## The problem
Pull each line containing "done" out of the data and copy it.

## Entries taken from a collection
****************

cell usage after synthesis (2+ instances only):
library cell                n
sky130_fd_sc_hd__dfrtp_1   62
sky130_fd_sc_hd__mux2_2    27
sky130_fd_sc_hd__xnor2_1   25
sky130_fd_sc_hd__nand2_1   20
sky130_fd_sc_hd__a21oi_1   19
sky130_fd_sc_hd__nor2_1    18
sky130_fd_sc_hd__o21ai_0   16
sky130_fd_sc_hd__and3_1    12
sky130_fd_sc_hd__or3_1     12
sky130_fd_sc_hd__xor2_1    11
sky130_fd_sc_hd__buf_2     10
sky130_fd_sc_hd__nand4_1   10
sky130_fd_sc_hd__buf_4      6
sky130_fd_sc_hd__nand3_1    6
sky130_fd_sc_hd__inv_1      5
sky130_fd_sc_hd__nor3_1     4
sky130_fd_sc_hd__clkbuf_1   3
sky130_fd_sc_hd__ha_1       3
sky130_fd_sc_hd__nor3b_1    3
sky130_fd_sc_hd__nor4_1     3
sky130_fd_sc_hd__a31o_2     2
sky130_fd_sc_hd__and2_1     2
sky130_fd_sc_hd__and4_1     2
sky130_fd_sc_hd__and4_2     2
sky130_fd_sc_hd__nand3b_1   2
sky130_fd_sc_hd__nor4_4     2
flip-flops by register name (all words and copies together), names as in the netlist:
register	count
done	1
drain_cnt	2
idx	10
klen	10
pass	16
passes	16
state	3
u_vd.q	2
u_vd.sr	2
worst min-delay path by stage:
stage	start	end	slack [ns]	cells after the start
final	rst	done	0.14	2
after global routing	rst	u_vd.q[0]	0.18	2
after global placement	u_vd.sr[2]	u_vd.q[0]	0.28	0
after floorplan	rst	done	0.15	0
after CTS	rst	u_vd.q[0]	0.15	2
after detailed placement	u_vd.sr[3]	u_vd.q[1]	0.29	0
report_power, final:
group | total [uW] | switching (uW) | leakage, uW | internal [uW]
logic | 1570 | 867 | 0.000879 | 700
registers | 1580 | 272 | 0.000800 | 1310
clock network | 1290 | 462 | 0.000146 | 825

****************

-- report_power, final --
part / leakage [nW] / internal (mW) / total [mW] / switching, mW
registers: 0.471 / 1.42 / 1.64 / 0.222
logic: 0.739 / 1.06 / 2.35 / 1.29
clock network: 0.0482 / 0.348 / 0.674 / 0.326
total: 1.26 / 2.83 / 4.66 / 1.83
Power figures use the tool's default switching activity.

****************

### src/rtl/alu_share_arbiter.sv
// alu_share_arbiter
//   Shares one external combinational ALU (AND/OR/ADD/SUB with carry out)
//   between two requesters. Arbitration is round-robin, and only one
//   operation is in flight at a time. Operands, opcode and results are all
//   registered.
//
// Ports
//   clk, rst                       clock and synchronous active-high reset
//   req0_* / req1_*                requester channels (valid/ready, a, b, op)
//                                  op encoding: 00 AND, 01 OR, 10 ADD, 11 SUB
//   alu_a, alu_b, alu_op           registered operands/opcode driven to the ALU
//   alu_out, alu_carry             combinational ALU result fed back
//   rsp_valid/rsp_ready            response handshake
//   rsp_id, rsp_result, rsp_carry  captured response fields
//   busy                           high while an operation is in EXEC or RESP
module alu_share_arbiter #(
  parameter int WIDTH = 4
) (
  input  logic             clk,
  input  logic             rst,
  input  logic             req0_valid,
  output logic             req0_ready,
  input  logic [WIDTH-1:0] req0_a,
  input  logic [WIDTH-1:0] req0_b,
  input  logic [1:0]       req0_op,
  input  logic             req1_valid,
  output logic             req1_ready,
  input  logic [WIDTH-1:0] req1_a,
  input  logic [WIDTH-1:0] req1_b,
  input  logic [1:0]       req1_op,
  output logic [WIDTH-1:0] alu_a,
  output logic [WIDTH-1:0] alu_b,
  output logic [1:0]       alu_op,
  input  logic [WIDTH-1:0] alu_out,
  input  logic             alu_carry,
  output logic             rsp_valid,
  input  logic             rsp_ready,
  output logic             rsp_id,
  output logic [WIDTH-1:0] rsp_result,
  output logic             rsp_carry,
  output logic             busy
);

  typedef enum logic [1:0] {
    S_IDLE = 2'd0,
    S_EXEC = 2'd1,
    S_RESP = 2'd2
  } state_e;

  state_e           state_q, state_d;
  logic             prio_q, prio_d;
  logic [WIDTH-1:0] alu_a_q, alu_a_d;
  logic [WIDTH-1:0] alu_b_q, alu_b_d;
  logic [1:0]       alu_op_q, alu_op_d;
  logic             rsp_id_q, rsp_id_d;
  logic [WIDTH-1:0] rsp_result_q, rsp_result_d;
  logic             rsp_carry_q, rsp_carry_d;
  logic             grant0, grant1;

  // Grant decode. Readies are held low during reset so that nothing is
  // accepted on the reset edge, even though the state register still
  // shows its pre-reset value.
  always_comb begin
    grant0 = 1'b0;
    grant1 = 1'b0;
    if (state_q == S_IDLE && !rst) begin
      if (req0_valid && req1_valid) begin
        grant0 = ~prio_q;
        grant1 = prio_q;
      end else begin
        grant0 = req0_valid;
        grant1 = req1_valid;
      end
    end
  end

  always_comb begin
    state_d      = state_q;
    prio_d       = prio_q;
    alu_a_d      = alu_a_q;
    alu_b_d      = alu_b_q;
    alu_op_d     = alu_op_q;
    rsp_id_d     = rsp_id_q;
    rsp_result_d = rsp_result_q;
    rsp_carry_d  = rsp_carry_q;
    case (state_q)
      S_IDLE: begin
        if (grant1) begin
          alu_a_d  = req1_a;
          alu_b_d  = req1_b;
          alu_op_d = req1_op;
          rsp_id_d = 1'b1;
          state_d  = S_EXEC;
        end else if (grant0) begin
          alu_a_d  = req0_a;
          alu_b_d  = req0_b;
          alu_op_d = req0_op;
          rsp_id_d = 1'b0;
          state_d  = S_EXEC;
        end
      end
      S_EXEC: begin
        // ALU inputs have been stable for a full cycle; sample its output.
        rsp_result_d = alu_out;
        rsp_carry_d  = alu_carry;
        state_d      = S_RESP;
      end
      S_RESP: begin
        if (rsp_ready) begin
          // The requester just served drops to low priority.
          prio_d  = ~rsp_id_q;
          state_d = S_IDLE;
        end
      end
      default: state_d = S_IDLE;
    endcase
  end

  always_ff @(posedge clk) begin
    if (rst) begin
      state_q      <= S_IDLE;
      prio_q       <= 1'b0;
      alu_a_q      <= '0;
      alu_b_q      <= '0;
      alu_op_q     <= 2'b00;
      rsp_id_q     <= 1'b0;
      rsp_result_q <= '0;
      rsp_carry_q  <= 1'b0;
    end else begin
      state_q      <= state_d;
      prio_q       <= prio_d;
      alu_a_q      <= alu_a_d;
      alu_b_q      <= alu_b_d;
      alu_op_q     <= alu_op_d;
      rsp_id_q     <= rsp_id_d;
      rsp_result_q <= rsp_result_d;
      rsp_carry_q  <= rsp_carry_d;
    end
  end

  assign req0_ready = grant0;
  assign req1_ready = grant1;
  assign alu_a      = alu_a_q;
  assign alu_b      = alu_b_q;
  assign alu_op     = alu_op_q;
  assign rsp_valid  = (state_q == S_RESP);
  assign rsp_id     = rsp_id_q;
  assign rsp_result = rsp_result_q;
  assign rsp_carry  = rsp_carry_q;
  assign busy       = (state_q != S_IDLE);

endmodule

****************

## Output for this exercise
done	1
final	rst	done	0.14	2
after floorplan	rst	done	0.15	0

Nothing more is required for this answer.